I am studying the Christoffel-Darboux kernel polynomials (as a follow up of orthogonal polynomials), defined as $K_n(y,x)=\sum_{k=0}^n p_k(y)p_k(x)$ and i am having some doubts on how to prove the following theorem my teacher gave me:
Theorem Let $x_0 \in \mathbb{R}$. We can say that $\frac{1}{K_n(x_0,x_0)}= \underset{q_n}{min} \int_a^b (q_n(x))^2 w(x) dx$, where $q_n$ is a polynomial of degree at most $n$, normalized by the condition $q_n(x_0)=1$.
My attempt so far: I have written $q_n(x)$ in the orthonormal basis $\{p_n\}$ (for some context this is such that $\int_a^b p_n(x)p_m(x)w(x)dx $ is 0 when $m \neq n$ and 1 when $n=m$), this is, $q_n=\sum_{k=0}^n a_k p_k(x)$ and replaced it in the integral and obtained that $\int_a^b (q_n(x))^2 w(x)dx = \sum_{k=0}^n (a_k)^2$. I don't really know where to use the normalized condition my teacher gave, do you have any tips? Thanks for the help!

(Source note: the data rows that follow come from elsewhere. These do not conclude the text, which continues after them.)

This design comes from an exercise in tuning for small area, a short achievable clock period and few clock cycles on the open sky130 flow, not from production work. RTL that was checked went through simulation tests only; none was proved equivalent to the original. The RTL of runs 4 and 6 was laid out without a check of its function.

`run.sh`:
```
#!/bin/bash
# synth_recipe.tcl (not shown) runs the flow's synth.tcl, then flattens the netlist and writes it again
# the make line also repeats each setting of config.mk as NAME=value (left out here)
make -C /OpenROAD-flow-scripts/flow DESIGN_CONFIG=/design/flow/config.mk WORK_HOME=/design/flow/orfs CLKGATE_MAP_FILE= SYNTH_SCRIPT=/design/flow/synth_recipe.tcl finish
```
`design.v`:
```
package mslcg_pkg;
	localparam int unsigned STATE_W    = 31;
	localparam int unsigned DIM_W      = 7;
	localparam int unsigned PATHS_W    = 16;
	localparam int unsigned CMD_W      = 2;
	localparam int unsigned JUMP_W     = PATHS_W + DIM_W;
	localparam int unsigned CFG_IDX_W  = 8;
	localparam int unsigned CFG_DATA_W = 31;
	localparam int unsigned CNT_W      = $clog2(STATE_W + 1);
	localparam int unsigned MAX_DIM_DEF = 64;
	localparam logic [STATE_W-1:0] LCG_MOD      = 31'h7FFF_FFFF;
	localparam logic [STATE_W-1:0] LCG_MUL      = 31'd16807;
	localparam int unsigned        LCG_MUL_BITS = 15;
	localparam logic [STATE_W-1:0] LCG_MUL_ALIGNED = LCG_MUL << (STATE_W - LCG_MUL_BITS);
	localparam logic [CNT_W-1:0]   MUL_CNT_STEP = CNT_W'(LCG_MUL_BITS);
	localparam logic [CNT_W-1:0]   MUL_CNT_FULL = CNT_W'(STATE_W);
	localparam logic [CMD_W-1:0] CMD_DRAW  = 2'd0;
	localparam logic [CMD_W-1:0] CMD_RESET = 2'd1;
	localparam logic [CMD_W-1:0] CMD_SKIP  = 2'd2;
	localparam logic [CFG_IDX_W-1:0] REG_SEED = 8'd0;
	localparam logic [CFG_IDX_W-1:0] REG_DIM  = 8'd1;
	typedef enum logic [2:0] {
		S_IDLE,
		S_STEP,
		S_EMIT,
		S_JCHK,
		S_JMUL,
		S_JSQR
	} state_t;
endpackage
module minimal_standard_lcg_stream #(
	parameter int unsigned MAX_DIM = mslcg_pkg::MAX_DIM_DEF
) (
	input  logic                              clk,
	input  logic                              arst_n,
	input  logic                              cfg_valid,
	output logic                              cfg_ready,
	input  logic [mslcg_pkg::CFG_IDX_W-1:0]   cfg_index,
	input  logic [mslcg_pkg::CFG_DATA_W-1:0]  cfg_data,
	input  logic                              req_valid,
	output logic                              req_ready,
	input  logic [mslcg_pkg::CMD_W-1:0]       req_cmd,
	input  logic [mslcg_pkg::PATHS_W-1:0]     req_skip_paths,
	output logic                              rsp_valid,
	input  logic                              rsp_ready,
	output logic [mslcg_pkg::STATE_W-1:0]     rsp_sample,
	output logic                              rsp_last
);
	localparam int unsigned STATE_W = mslcg_pkg::STATE_W;
	localparam int unsigned DIM_W   = mslcg_pkg::DIM_W;
	localparam int unsigned PATHS_W = mslcg_pkg::PATHS_W;
	function automatic logic [4:0] skip_digit(input logic [4:0] k, input logic [2:0] d);
		case ({k, d})
			{5'd0, 3'd0}: skip_digit = 5'h00;
			{5'd0, 3'd1}: skip_digit = 5'h00;
			{5'd0, 3'd2}: skip_digit = 5'h00;
			{5'd0, 3'd3}: skip_digit = 5'h00;
			{5'd0, 3'd4}: skip_digit = 5'h10;
			{5'd0, 3'd5}: skip_digit = 5'h0f;
			{5'd0, 3'd6}: skip_digit = 5'h09;
			{5'd1, 3'd0}: skip_digit = 5'h00;
			{5'd1, 3'd1}: skip_digit = 5'h08;
			{5'd1, 3'd2}: skip_digit = 5'h0f;
			{5'd1, 3'd3}: skip_digit = 5'h0c;
			{5'd1, 3'd4}: skip_digit = 5'h0e;
			{5'd1, 3'd5}: skip_digit = 5'h19;
			{5'd1, 3'd6}: skip_digit = 5'h13;
			{5'd2, 3'd0}: skip_digit = 5'h00;
			{5'd2, 3'd1}: skip_digit = 5'h1f;
			{5'd2, 3'd2}: skip_digit = 5'h0d;
			{5'd2, 3'd3}: skip_digit = 5'h0a;
			{5'd2, 3'd4}: skip_digit = 5'h05;
			{5'd2, 3'd5}: skip_digit = 5'h03;
			{5'd2, 3'd6}: skip_digit = 5'h0a;
			{5'd3, 3'd0}: skip_digit = 5'h03;
			{5'd3, 3'd1}: skip_digit = 5'h0d;
			{5'd3, 3'd2}: skip_digit = 5'h0e;
			{5'd3, 3'd3}: skip_digit = 5'h0a;
			{5'd3, 3'd4}: skip_digit = 5'h02;
			{5'd3, 3'd5}: skip_digit = 5'h11;
			{5'd3, 3'd6}: skip_digit = 5'h1e;
			{5'd4, 3'd0}: skip_digit = 5'h03;
			{5'd4, 3'd1}: skip_digit = 5'h03;
			{5'd4, 3'd2}: skip_digit = 5'h1c;
			{5'd4, 3'd3}: skip_digit = 5'h1a;
			{5'd4, 3'd4}: skip_digit = 5'h0f;
			{5'd4, 3'd5}: skip_digit = 5'h1a;
			{5'd4, 3'd6}: skip_digit = 5'h09;
			{5'd5, 3'd0}: skip_digit = 5'h03;
			{5'd5, 3'd1}: skip_digit = 5'h10;
			{5'd5, 3'd2}: skip_digit = 5'h1b;
			{5'd5, 3'd3}: skip_digit = 5'h01;
			{5'd5, 3'd4}: skip_digit = 5'h0f;
			{5'd5, 3'd5}: skip_digit = 5'h04;
			{5'd5, 3'd6}: skip_digit = 5'h12;
			{5'd6, 3'd0}: skip_digit = 5'h00;
			{5'd6, 3'd1}: skip_digit = 5'h14;
			{5'd6, 3'd2}: skip_digit = 5'h0f;
			{5'd6, 3'd3}: skip_digit = 5'h0c;
			{5'd6, 3'd4}: skip_digit = 5'h04;
			{5'd6, 3'd5}: skip_digit = 5'h12;
			{5'd6, 3'd6}: skip_digit = 5'h08;
			{5'd7, 3'd0}: skip_digit = 5'h00;
			{5'd7, 3'd1}: skip_digit = 5'h11;
			{5'd7, 3'd2}: skip_digit = 5'h0d;
			{5'd7, 3'd3}: skip_digit = 5'h0a;
			{5'd7, 3'd4}: skip_digit = 5'h1b;
			{5'd7, 3'd5}: skip_digit = 5'h0f;
			{5'd7, 3'd6}: skip_digit = 5'h12;
			{5'd8, 3'd0}: skip_digit = 5'h00;
			{5'd8, 3'd1}: skip_digit = 5'h1a;
			{5'd8, 3'd2}: skip_digit = 5'h19;
			{5'd8, 3'd3}: skip_digit = 5'h11;
			{5'd8, 3'd4}: skip_digit = 5'h1e;
			{5'd8, 3'd5}: skip_digit = 5'h04;
			{5'd8, 3'd6}: skip_digit = 5'h03;
			{5'd9, 3'd0}: skip_digit = 5'h03;
			{5'd9, 3'd1}: skip_digit = 5'h1c;
			{5'd9, 3'd2}: skip_digit = 5'h19;
			{5'd9, 3'd3}: skip_digit = 5'h1d;
			{5'd9, 3'd4}: skip_digit = 5'h1e;
			{5'd9, 3'd5}: skip_digit = 5'h1b;
			{5'd9, 3'd6}: skip_digit = 5'h1f;
			{5'd10, 3'd0}: skip_digit = 5'h03;
			{5'd10, 3'd1}: skip_digit = 5'h16;
			{5'd10, 3'd2}: skip_digit = 5'h19;
			{5'd10, 3'd3}: skip_digit = 5'h06;
			{5'd10, 3'd4}: skip_digit = 5'h17;
			{5'd10, 3'd5}: skip_digit = 5'h1c;
			{5'd10, 3'd6}: skip_digit = 5'h09;
			{5'd11, 3'd0}: skip_digit = 5'h00;
			{5'd11, 3'd1}: skip_digit = 5'h0a;
			{5'd11, 3'd2}: skip_digit = 5'h0c;
			{5'd11, 3'd3}: skip_digit = 5'h1d;
			{5'd11, 3'd4}: skip_digit = 5'h18;
			{5'd11, 3'd5}: skip_digit = 5'h13;
			{5'd11, 3'd6}: skip_digit = 5'h15;
			{5'd12, 3'd0}: skip_digit = 5'h00;
			{5'd12, 3'd1}: skip_digit = 5'h04;
			{5'd12, 3'd2}: skip_digit = 5'h0e;
			{5'd12, 3'd3}: skip_digit = 5'h1d;
			{5'd12, 3'd4}: skip_digit = 5'h0e;
			{5'd12, 3'd5}: skip_digit = 5'h00;
			{5'd12, 3'd6}: skip_digit = 5'h03;
			{5'd13, 3'd0}: skip_digit = 5'h03;
			{5'd13, 3'd1}: skip_digit = 5'h05;
			{5'd13, 3'd2}: skip_digit = 5'h0d;
			{5'd13, 3'd3}: skip_digit = 5'h17;
			{5'd13, 3'd4}: skip_digit = 5'h18;
			{5'd13, 3'd5}: skip_digit = 5'h05;
			{5'd13, 3'd6}: skip_digit = 5'h1f;
			{5'd14, 3'd0}: skip_digit = 5'h03;
			{5'd14, 3'd1}: skip_digit = 5'h1e;
			{5'd14, 3'd2}: skip_digit = 5'h1b;
			{5'd14, 3'd3}: skip_digit = 5'h08;
			{5'd14, 3'd4}: skip_digit = 5'h1c;
			{5'd14, 3'd5}: skip_digit = 5'h1d;
			{5'd14, 3'd6}: skip_digit = 5'h09;
			{5'd15, 3'd0}: skip_digit = 5'h00;
			{5'd15, 3'd1}: skip_digit = 5'h1a;
			{5'd15, 3'd2}: skip_digit = 5'h07;
			{5'd15, 3'd3}: skip_digit = 5'h04;
			{5'd15, 3'd4}: skip_digit = 5'h14;
			{5'd15, 3'd5}: skip_digit = 5'h08;
			{5'd15, 3'd6}: skip_digit = 5'h02;
			{5'd16, 3'd0}: skip_digit = 5'h03;
			{5'd16, 3'd1}: skip_digit = 5'h12;
			{5'd16, 3'd2}: skip_digit = 5'h04;
			{5'd16, 3'd3}: skip_digit = 5'h1a;
			{5'd16, 3'd4}: skip_digit = 5'h16;
			{5'd16, 3'd5}: skip_digit = 5'h16;
			{5'd16, 3'd6}: skip_digit = 5'h07;
			{5'd17, 3'd0}: skip_digit = 5'h03;
			{5'd17, 3'd1}: skip_digit = 5'h18;
			{5'd17, 3'd2}: skip_digit = 5'h14;
			{5'd17, 3'd3}: skip_digit = 5'h14;
			{5'd17, 3'd4}: skip_digit = 5'h0a;
			{5'd17, 3'd5}: skip_digit = 5'h03;
			{5'd17, 3'd6}: skip_digit = 5'h0c;
			{5'd18, 3'd0}: skip_digit = 5'h03;
			{5'd18, 3'd1}: skip_digit = 5'h1e;
			{5'd18, 3'd2}: skip_digit = 5'h00;
			{5'd18, 3'd3}: skip_digit = 5'h07;
			{5'd18, 3'd4}: skip_digit = 5'h18;
			{5'd18, 3'd5}: skip_digit = 5'h0d;
			{5'd18, 3'd6}: skip_digit = 5'h14;
			{5'd19, 3'd0}: skip_digit = 5'h00;
			{5'd19, 3'd1}: skip_digit = 5'h12;
			{5'd19, 3'd2}: skip_digit = 5'h08;
			{5'd19, 3'd3}: skip_digit = 5'h07;
			{5'd19, 3'd4}: skip_digit = 5'h0c;
			{5'd19, 3'd5}: skip_digit = 5'h0d;
			{5'd19, 3'd6}: skip_digit = 5'h12;
			{5'd20, 3'd0}: skip_digit = 5'h03;
			{5'd20, 3'd1}: skip_digit = 5'h06;
			{5'd20, 3'd2}: skip_digit = 5'h15;
			{5'd20, 3'd3}: skip_digit = 5'h03;
			{5'd20, 3'd4}: skip_digit = 5'h18;
			{5'd20, 3'd5}: skip_digit = 5'h00;
			{5'd20, 3'd6}: skip_digit = 5'h07;
			{5'd21, 3'd0}: skip_digit = 5'h03;
			{5'd21, 3'd1}: skip_digit = 5'h1d;
			{5'd21, 3'd2}: skip_digit = 5'h09;
			{5'd21, 3'd3}: skip_digit = 5'h0d;
			{5'd21, 3'd4}: skip_digit = 5'h08;
			{5'd21, 3'd5}: skip_digit = 5'h02;
			{5'd21, 3'd6}: skip_digit = 5'h08;
			default: skip_digit = '0;
		endcase
	endfunction
	function automatic logic [STATE_W-1:0] sanitize(input logic [STATE_W-1:0] s);
		sanitize = (s == '0 || s == mslcg_pkg::LCG_MOD) ? STATE_W'(1) : s;
	endfunction
	function automatic logic [STATE_W-1:0] rotl(input logic [STATE_W-1:0] v, input int unsigned r);
		rotl = (v << r) | (v >> (STATE_W - r));
	endfunction
	function automatic logic [2*STATE_W-1:0] csa(input logic [STATE_W-1:0] a, b, c);
		logic [STATE_W-1:0] cy;
		cy = (a & b) | (a & c) | (b & c);
		csa = {a ^ b ^ c, cy[STATE_W-2:0], cy[STATE_W-1]};
	endfunction
	function automatic logic [STATE_W-1:0] add_eac(input logic [STATE_W-1:0] a, b);
		logic [STATE_W-1:0] g, p, gg, pp, gn, pn, c;
		g = a & b;
		p = a ^ b;
		gg = g;
		pp = p;
		for (int l = 0; (1 << l) < STATE_W; l++) begin
			gn = gg;
			pn = pp;
			for (int i = 0; i < STATE_W; i++) begin
				if ((i >> l) & 1) begin
					gn[i] = gg[i] | (pp[i] & gg[((i >> l) << l) - 1]);
					pn[i] = pp[i] & pp[((i >> l) << l) - 1];
				end
			end
			gg = gn;
			pp = pn;
		end
		c[0] = gg[STATE_W-1];
		for (int i = 1; i < STATE_W; i++) begin
			c[i] = gg[i-1] | (pp[i-1] & gg[STATE_W-1]);
		end
		add_eac = p ^ c;
	endfunction
	logic [STATE_W-1:0] x_q, seed_q, acc_q;
	logic [DIM_W-1:0]   n_q;
	logic [5:0]         cnt_q;
	logic               valid_q;
	logic               pend_q;
	logic [1:0]         pcmd_q;
	logic [PATHS_W-1:0] paths_q;
	logic               skip_q;
	logic [5:0]         jacc_q;
	logic [4:0]         kscan_q;
	logic               mul_q;
	logic [4:0]         kidx_q;
	logic [2:0]         step_q;
	logic req_fire, cfg_fire, free, cmd_av, exec, advance;
	logic [1:0] cmd;
	logic [DIM_W-1:0] n_new;
	logic [STATE_W-1:0] cfg_clean;
	assign req_ready  = !pend_q && !skip_q && (!valid_q || cnt_q == '0);
	assign cfg_ready  = !pend_q && !skip_q && !valid_q;
	assign rsp_valid  = valid_q;
	assign rsp_sample = x_q;
	assign rsp_last   = (cnt_q == '0);
	assign req_fire = req_valid && req_ready;
	assign cfg_fire = cfg_valid && cfg_ready;
	assign free     = !valid_q || rsp_ready;
	assign cmd_av   = pend_q || req_fire;
	assign cmd      = pend_q ? pcmd_q : req_cmd;
	assign exec     = cmd_av && free;
	assign advance  = valid_q && rsp_ready && cnt_q != '0;
	assign cfg_clean = sanitize(cfg_data);
	always_comb begin
		if (cfg_data[DIM_W-1:0] == '0) begin
			n_new = DIM_W'(1);
		end else if (cfg_data[DIM_W-1:0] > DIM_W'(MAX_DIM)) begin
			n_new = DIM_W'(MAX_DIM);
		end else begin
			n_new = cfg_data[DIM_W-1:0];
		end
	end
	logic [DIM_W-1:0] jsum;
	logic jbit, scan_done, mul_last, mul_free, mul_start, scan_adv;
	assign jsum      = DIM_W'(jacc_q) + (paths_q[0] ? n_q : '0);
	assign jbit      = jsum[0];
	assign scan_done = (paths_q == '0) && (jacc_q == '0);
	assign mul_last  = mul_q && step_q == 3'd6;
	assign mul_free  = !mul_q || mul_last;
	assign mul_start = skip_q && !scan_done && jbit && mul_free;
	assign scan_adv  = skip_q && !scan_done && (!jbit || mul_free);
	logic [4:0] dig_q, dig_d;
	logic       acc_en_q;
	logic [STATE_W-1:0] o0, o1, o2, o3, o4, o5, sum;
	logic [2*STATE_W-1:0] l1a, l1b, l2, l3;
	always_comb begin
		if (mul_start) begin
			dig_d = skip_digit(kscan_q, 3'd0);
		end else if (mul_q && !mul_last) begin
			dig_d = skip_digit(kidx_q, step_q + 3'd1);
		end else begin
			dig_d = 5'h1f;
		end
	end
	always_comb begin
		o0 = ~(dig_q[0] ? x_q : '0);
		o1 = dig_q[3] ? rotl(x_q, 3) : '0;
		o2 = !mul_q ? rotl(x_q, 14) : (dig_q[1] ? rotl(x_q, 1) : '0);
		o3 = !mul_q ? rotl(x_q, 9)  : (dig_q[2] ? rotl(x_q, 2) : '0);
		o4 = !mul_q ? rotl(x_q, 5)  : (dig_q[4] ? rotl(x_q, 4) : '0);
		o5 = !mul_q ? ~rotl(x_q, 7) : (acc_en_q ? rotl(acc_q, 5) : '0);
		l1a = csa(o0, o1, o2);
		l1b = csa(o3, o4, o5);
		l2  = csa(l1a[2*STATE_W-1:STATE_W], l1a[STATE_W-1:0], l1b[2*STATE_W-1:STATE_W]);
		l3  = csa(l2[2*STATE_W-1:STATE_W], l2[STATE_W-1:0], l1b[STATE_W-1:0]);
		sum = add_eac(l3[2*STATE_W-1:STATE_W], l3[STATE_W-1:0]);
	end
	always_ff @(posedge clk or negedge arst_n) begin
		if (!arst_n) begin
			x_q     <= STATE_W'(1);
			seed_q  <= STATE_W'(1);
			n_q     <= DIM_W'(1);
			valid_q <= 1'b0;
			pend_q  <= 1'b0;
			skip_q  <= 1'b0;
			mul_q   <= 1'b0;
			dig_q    <= 5'h1f;
			acc_en_q <= 1'b0;
		end else begin
			dig_q    <= dig_d;
			acc_en_q <= mul_q && !mul_last;
			if (cfg_fire && cfg_index == mslcg_pkg::REG_SEED) begin
				seed_q <= cfg_clean;
				x_q    <= cfg_clean;
			end else if (cfg_fire && cfg_index == mslcg_pkg::REG_DIM) begin
				n_q <= n_new;
				x_q <= seed_q;
			end else if (exec && cmd == mslcg_pkg::CMD_RESET) begin
				x_q <= seed_q;
			end else if (advance || (exec && cmd == mslcg_pkg::CMD_DRAW) || mul_last) begin
				x_q <= sum;
			end
			if (exec) begin
				valid_q <= (cmd == mslcg_pkg::CMD_DRAW);
			end else if (rsp_ready && cnt_q == '0) begin
				valid_q <= 1'b0;
			end
			if (exec) begin
				pend_q <= 1'b0;
			end else if (req_fire) begin
				pend_q <= 1'b1;
			end
			if (exec && cmd == mslcg_pkg::CMD_SKIP) begin
				skip_q <= 1'b1;
			end else if (scan_done && mul_free) begin
				skip_q <= 1'b0;
			end
			if (mul_start) begin
				mul_q <= 1'b1;
			end else if (mul_last) begin
				mul_q <= 1'b0;
			end
		end
	end
	always_ff @(posedge clk) begin
		acc_q <= sum;
		if (exec && cmd == mslcg_pkg::CMD_DRAW) begin
			cnt_q <= 6'(n_q - DIM_W'(1));
		end else if (advance) begin
			cnt_q <= cnt_q - 6'd1;
		end
		if (req_fire) begin
			pcmd_q <= req_cmd;
		end
		if (req_fire) begin
			paths_q <= req_skip_paths;
		end else if (scan_adv) begin
			paths_q <= paths_q >> 1;
		end
		if (exec && cmd == mslcg_pkg::CMD_SKIP) begin
			jacc_q  <= '0;
			kscan_q <= '0;
		end else if (scan_adv) begin
			jacc_q  <= jsum[DIM_W-1:1];
			kscan_q <= kscan_q + 5'd1;
		end
		if (mul_start) begin
			kidx_q <= kscan_q;
			step_q <= '0;
		end else if (mul_q) begin
			step_q <= step_q + 3'd1;
		end
	end
endmodule
```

Edit (My proposed solution): I tried the following, can anyone tell me if it is correct: I started by analyzing $(q_n(x))^2=(\sum_{k=0}^n a_k p_k(x))^2$. Applying the Cauchy-Schwarz inequality we can see that: $(q_n(x))^2=(\sum_{k=0}^n a_k p_k(x))^2 \leq (\sum_{k=0}^n a_k^2)(\sum_{k=0}^np_k^2(x))$. Then I applied the normalized condition by replacing $x \rightarrow x_0$ in the previous inequality and we have that, $1=q_n(x_0))^2\leq (\sum_{k=0}^n a_k^2)(\sum_{k=0}^np_k^2(x_0))$. As i observed previously we have that $\int_a^b (q_n(x))^2 w(x)dx = \sum_{k=0}^n (a_k)^2$. Substituting it we finally have that:
$\frac{1}{(\sum_{k=0}^np_k^2(x_0))} \leq \sum_{k=0}^n (a_k)^2 \Leftrightarrow \frac{1}{K_n(x_0,x_0)}\leq \int_a^b (q_n(x))^2 w(x)dx$.
Therefore,we have that the minimum value of that integral it hit at $\frac{1}{K_n(x_0,x_0)}$.